Up to and including the line with "max | in_ready | 0.74 | 4", copy the records below exactly from their first line.

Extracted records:
--------

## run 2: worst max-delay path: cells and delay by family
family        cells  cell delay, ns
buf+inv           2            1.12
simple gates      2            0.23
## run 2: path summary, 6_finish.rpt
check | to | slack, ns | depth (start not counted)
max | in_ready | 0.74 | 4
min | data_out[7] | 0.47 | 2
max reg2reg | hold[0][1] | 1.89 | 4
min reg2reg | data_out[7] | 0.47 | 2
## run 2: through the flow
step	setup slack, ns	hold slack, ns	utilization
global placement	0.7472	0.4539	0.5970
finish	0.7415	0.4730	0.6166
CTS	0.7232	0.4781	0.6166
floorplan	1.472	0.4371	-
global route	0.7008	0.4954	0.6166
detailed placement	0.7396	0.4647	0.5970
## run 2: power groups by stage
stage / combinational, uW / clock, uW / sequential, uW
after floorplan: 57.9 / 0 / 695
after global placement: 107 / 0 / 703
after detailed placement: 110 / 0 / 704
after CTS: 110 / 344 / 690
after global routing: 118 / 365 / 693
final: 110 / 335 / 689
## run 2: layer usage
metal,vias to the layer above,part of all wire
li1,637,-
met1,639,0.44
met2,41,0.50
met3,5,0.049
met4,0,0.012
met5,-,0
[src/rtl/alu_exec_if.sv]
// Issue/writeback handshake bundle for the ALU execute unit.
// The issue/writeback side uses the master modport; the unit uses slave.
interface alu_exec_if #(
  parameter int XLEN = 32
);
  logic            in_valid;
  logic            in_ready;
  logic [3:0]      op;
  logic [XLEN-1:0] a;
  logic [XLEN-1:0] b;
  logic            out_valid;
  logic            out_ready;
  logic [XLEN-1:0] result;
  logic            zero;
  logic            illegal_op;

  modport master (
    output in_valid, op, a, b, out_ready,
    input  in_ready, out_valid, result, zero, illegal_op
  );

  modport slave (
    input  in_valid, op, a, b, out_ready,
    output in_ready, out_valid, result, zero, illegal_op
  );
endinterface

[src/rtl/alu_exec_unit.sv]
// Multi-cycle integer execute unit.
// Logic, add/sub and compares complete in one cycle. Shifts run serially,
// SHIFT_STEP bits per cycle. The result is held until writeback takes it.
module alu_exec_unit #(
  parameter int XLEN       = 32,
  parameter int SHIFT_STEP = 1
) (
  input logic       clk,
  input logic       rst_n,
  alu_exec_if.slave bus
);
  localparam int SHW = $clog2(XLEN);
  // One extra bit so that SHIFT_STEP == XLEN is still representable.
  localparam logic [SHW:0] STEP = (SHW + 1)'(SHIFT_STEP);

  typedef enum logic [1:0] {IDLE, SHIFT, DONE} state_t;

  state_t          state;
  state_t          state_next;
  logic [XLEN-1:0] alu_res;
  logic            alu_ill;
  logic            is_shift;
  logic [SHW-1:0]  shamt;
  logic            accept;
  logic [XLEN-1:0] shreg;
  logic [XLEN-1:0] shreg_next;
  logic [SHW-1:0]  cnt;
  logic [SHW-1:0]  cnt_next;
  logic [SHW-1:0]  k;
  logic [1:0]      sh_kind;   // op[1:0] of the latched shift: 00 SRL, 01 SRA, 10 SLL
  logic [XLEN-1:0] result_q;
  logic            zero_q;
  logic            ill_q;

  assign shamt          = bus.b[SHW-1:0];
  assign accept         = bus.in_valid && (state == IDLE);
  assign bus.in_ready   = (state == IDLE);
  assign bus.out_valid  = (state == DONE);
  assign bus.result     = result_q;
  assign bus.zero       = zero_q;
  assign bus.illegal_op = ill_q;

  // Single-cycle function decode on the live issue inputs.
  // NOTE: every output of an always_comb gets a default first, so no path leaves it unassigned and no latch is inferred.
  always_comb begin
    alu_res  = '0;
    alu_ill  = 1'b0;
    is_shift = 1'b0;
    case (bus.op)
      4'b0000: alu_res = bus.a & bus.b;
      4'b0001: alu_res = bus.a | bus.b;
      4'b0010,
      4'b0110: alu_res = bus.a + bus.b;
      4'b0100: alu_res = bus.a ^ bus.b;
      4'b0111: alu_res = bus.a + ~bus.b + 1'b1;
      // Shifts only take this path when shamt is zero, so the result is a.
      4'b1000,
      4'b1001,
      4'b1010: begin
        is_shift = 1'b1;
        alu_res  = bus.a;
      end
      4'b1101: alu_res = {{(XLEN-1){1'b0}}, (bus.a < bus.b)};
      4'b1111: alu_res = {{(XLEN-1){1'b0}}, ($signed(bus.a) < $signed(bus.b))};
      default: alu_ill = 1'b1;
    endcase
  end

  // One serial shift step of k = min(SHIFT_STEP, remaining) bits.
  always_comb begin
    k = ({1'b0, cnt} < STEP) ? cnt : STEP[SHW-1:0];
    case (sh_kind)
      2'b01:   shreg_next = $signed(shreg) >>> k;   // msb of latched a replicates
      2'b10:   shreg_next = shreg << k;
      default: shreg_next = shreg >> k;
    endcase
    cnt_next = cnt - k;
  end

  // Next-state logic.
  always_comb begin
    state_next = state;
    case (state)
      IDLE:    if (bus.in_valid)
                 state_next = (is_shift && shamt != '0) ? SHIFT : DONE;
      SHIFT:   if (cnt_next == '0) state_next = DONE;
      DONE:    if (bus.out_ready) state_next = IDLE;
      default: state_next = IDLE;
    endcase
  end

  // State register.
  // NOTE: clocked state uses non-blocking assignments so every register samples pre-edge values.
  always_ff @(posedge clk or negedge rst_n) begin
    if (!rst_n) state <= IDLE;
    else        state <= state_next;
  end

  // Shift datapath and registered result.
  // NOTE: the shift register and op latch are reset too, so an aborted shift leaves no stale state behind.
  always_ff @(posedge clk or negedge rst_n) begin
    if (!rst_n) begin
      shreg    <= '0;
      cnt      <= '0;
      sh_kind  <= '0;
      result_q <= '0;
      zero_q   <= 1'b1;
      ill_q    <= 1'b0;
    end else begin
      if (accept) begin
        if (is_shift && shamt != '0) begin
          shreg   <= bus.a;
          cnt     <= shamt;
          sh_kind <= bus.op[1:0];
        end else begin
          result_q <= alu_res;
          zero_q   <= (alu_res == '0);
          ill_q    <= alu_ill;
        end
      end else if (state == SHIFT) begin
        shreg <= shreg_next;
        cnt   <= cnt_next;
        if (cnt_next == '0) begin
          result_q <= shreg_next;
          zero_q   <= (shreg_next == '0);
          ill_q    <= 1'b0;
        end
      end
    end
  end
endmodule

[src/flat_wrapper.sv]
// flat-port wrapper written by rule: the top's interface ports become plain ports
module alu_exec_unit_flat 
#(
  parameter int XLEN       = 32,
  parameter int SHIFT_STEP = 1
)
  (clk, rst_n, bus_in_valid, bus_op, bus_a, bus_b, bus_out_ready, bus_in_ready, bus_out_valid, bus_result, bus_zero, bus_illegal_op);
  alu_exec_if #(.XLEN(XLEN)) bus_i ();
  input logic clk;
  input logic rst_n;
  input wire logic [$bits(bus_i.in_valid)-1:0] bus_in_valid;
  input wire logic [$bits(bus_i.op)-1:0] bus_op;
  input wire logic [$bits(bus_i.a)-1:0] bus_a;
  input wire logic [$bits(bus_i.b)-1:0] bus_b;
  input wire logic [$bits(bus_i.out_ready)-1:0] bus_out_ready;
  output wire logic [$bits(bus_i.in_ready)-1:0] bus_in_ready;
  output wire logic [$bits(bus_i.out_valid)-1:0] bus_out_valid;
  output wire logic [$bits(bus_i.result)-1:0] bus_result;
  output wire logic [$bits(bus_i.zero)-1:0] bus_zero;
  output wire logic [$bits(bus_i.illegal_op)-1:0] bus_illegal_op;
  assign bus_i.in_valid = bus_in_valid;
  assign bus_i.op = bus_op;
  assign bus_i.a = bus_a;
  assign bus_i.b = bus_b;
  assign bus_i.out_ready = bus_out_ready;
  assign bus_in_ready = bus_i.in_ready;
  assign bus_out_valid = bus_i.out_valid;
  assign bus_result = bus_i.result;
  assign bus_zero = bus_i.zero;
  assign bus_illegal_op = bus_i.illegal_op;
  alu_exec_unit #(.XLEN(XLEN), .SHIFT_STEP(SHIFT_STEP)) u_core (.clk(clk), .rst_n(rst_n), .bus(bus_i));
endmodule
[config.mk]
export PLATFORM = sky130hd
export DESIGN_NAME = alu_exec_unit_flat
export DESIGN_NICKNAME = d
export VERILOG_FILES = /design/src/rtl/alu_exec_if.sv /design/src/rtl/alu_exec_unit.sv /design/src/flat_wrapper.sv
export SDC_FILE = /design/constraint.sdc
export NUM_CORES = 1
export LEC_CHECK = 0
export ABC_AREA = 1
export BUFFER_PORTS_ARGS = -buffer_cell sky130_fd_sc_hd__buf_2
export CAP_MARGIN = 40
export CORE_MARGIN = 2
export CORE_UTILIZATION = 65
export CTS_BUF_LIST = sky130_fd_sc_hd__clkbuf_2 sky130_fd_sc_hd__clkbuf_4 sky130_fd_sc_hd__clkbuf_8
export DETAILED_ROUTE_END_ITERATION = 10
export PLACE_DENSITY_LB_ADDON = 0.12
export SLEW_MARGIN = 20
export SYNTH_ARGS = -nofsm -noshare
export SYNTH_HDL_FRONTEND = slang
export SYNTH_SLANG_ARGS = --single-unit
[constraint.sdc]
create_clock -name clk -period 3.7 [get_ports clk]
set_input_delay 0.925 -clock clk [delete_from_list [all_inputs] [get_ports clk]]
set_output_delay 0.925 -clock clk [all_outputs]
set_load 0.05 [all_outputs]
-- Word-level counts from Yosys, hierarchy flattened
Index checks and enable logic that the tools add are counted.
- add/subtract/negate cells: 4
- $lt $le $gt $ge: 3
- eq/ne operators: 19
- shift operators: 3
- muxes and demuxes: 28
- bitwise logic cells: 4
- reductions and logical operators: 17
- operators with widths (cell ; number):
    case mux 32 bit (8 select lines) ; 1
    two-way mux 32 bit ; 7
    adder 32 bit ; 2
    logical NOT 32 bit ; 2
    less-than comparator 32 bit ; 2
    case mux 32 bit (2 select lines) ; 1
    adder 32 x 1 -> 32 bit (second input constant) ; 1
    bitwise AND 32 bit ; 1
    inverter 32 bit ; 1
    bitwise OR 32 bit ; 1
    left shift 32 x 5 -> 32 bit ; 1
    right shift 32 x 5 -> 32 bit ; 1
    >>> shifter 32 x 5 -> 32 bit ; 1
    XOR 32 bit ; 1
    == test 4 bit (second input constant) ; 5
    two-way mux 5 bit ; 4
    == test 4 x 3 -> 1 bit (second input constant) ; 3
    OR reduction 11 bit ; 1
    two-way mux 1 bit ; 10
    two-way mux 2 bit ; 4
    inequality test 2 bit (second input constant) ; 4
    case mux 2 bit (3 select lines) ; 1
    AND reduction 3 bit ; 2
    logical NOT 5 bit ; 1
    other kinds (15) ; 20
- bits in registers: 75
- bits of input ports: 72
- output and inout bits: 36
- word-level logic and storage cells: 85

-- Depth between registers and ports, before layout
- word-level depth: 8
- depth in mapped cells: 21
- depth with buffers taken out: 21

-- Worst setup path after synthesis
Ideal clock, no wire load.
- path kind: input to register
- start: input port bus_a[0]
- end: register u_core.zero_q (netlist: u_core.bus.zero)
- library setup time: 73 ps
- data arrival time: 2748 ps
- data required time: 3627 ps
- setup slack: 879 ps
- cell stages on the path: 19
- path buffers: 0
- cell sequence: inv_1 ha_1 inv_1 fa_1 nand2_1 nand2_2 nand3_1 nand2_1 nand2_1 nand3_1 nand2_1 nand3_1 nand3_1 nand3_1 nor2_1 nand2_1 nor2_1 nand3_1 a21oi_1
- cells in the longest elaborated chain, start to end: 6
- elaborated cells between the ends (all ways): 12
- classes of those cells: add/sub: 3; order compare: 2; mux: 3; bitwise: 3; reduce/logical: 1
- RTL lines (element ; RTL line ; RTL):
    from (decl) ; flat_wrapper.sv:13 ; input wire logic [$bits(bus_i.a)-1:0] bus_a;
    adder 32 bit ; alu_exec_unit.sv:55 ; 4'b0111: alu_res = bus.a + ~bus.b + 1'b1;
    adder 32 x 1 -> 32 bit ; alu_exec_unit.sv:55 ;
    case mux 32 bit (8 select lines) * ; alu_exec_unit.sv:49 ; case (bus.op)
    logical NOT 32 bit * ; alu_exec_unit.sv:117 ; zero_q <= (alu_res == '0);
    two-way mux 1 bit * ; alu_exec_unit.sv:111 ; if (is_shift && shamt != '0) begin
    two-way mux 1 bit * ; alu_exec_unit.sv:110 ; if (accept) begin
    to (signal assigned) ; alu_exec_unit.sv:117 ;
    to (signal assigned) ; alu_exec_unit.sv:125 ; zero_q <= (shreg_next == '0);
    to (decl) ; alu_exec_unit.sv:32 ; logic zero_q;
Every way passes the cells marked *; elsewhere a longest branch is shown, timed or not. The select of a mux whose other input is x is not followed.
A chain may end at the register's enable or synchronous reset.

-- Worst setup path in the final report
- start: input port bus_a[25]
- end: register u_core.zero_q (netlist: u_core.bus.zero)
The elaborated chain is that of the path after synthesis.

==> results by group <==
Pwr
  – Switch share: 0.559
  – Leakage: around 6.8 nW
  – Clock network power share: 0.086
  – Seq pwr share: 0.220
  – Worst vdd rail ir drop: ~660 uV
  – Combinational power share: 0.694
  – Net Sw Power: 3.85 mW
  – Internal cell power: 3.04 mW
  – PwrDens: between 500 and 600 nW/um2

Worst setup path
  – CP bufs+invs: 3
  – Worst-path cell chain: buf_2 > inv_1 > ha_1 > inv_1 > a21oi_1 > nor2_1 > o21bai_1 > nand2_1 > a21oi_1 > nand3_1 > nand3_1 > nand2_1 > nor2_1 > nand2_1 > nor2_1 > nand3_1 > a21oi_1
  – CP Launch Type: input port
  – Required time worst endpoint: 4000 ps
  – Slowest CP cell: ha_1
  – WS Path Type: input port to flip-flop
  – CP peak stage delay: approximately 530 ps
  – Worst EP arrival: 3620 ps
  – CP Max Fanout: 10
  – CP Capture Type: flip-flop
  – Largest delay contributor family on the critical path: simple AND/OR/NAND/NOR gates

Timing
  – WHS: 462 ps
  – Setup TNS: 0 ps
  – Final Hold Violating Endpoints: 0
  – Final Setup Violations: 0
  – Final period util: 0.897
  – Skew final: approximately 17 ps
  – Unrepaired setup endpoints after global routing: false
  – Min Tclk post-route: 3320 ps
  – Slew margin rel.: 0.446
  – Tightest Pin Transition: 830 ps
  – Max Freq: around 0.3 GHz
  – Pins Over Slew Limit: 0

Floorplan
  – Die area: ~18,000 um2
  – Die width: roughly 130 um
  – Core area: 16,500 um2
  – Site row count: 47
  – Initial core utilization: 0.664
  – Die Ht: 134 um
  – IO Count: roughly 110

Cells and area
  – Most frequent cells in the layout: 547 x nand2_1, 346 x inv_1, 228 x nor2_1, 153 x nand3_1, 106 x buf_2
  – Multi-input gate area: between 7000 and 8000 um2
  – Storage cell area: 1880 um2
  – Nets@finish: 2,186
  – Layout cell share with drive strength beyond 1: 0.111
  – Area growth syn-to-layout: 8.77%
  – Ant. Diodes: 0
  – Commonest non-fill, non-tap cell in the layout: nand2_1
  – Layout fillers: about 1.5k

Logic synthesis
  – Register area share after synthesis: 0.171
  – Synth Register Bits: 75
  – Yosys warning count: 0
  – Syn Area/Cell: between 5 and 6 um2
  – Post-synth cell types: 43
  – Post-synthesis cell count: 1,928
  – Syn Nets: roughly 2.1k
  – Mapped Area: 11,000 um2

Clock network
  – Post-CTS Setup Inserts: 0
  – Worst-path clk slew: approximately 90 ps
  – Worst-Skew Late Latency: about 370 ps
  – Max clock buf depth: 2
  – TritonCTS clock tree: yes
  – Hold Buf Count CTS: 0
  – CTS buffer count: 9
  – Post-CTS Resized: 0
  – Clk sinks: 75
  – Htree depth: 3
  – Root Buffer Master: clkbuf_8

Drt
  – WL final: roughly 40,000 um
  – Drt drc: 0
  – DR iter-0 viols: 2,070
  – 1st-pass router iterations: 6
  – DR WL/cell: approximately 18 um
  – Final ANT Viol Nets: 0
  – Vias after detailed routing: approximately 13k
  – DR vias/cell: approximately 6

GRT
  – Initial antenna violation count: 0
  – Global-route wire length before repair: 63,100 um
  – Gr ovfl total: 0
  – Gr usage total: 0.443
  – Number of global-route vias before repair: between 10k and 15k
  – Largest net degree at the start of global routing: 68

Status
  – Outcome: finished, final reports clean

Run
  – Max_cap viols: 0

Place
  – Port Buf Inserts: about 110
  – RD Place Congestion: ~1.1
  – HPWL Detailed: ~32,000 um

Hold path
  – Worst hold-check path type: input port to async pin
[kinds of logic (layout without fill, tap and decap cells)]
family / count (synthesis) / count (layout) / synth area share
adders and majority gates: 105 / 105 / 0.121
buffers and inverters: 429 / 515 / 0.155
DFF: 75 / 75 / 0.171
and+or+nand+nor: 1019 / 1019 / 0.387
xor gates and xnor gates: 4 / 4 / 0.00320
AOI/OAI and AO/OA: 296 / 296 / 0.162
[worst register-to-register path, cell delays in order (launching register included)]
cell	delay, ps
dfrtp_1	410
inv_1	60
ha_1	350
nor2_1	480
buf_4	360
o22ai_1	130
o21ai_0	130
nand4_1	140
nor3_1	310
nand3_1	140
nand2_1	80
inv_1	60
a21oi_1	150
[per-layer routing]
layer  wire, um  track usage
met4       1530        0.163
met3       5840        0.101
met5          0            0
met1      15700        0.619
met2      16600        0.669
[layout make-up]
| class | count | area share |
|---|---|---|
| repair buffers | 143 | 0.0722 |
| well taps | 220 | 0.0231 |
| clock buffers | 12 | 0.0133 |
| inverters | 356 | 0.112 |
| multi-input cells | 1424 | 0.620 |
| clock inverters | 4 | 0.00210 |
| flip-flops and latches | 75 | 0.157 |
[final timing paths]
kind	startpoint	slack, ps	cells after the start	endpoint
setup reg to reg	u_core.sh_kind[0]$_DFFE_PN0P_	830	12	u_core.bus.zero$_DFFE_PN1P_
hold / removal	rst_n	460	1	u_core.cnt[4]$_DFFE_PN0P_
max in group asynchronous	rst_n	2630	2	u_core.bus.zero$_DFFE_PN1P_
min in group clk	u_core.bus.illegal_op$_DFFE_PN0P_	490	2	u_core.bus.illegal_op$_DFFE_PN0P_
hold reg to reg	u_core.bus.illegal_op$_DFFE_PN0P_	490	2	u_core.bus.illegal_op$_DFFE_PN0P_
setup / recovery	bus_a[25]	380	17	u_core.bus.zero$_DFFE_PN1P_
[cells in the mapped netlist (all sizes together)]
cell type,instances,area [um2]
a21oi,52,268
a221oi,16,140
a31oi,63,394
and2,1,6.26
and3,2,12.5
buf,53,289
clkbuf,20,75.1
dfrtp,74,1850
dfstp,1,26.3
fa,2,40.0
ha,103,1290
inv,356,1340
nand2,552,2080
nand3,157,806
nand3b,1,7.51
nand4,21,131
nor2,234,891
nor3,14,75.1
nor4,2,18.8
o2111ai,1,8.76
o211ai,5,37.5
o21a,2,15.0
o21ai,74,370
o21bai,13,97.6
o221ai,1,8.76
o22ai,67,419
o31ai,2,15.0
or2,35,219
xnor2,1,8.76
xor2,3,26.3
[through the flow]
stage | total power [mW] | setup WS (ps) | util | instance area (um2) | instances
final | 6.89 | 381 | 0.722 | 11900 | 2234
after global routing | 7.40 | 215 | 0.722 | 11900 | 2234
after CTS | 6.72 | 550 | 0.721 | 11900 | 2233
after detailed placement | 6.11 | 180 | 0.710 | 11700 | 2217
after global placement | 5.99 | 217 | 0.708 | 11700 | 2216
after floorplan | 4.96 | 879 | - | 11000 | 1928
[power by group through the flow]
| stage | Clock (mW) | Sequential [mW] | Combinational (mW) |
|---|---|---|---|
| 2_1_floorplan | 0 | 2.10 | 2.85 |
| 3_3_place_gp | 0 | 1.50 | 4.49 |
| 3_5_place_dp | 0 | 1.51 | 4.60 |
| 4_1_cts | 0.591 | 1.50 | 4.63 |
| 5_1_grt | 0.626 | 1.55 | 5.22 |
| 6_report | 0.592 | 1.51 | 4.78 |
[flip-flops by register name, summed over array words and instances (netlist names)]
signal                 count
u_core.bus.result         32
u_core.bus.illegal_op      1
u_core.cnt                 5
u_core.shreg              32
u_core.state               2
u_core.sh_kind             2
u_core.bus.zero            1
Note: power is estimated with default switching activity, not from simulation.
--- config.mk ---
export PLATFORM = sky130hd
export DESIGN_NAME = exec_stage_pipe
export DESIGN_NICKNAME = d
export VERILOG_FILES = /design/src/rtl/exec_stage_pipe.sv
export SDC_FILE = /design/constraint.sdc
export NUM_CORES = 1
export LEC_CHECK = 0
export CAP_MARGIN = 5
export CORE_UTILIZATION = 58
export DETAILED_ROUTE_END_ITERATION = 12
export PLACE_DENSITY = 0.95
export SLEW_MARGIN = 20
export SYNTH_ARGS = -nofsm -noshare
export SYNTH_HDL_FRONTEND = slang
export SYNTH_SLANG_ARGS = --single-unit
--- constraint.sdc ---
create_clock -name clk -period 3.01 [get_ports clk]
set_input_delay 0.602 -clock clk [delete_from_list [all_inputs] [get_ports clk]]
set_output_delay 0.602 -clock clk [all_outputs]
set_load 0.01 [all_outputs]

--------

## ANSWER SECTION
## run 2: worst max-delay path: cells and delay by family
family        cells  cell delay, ns
buf+inv           2            1.12
simple gates      2            0.23
## run 2: path summary, 6_finish.rpt
check | to | slack, ns | depth (start not counted)
max | in_ready | 0.74 | 4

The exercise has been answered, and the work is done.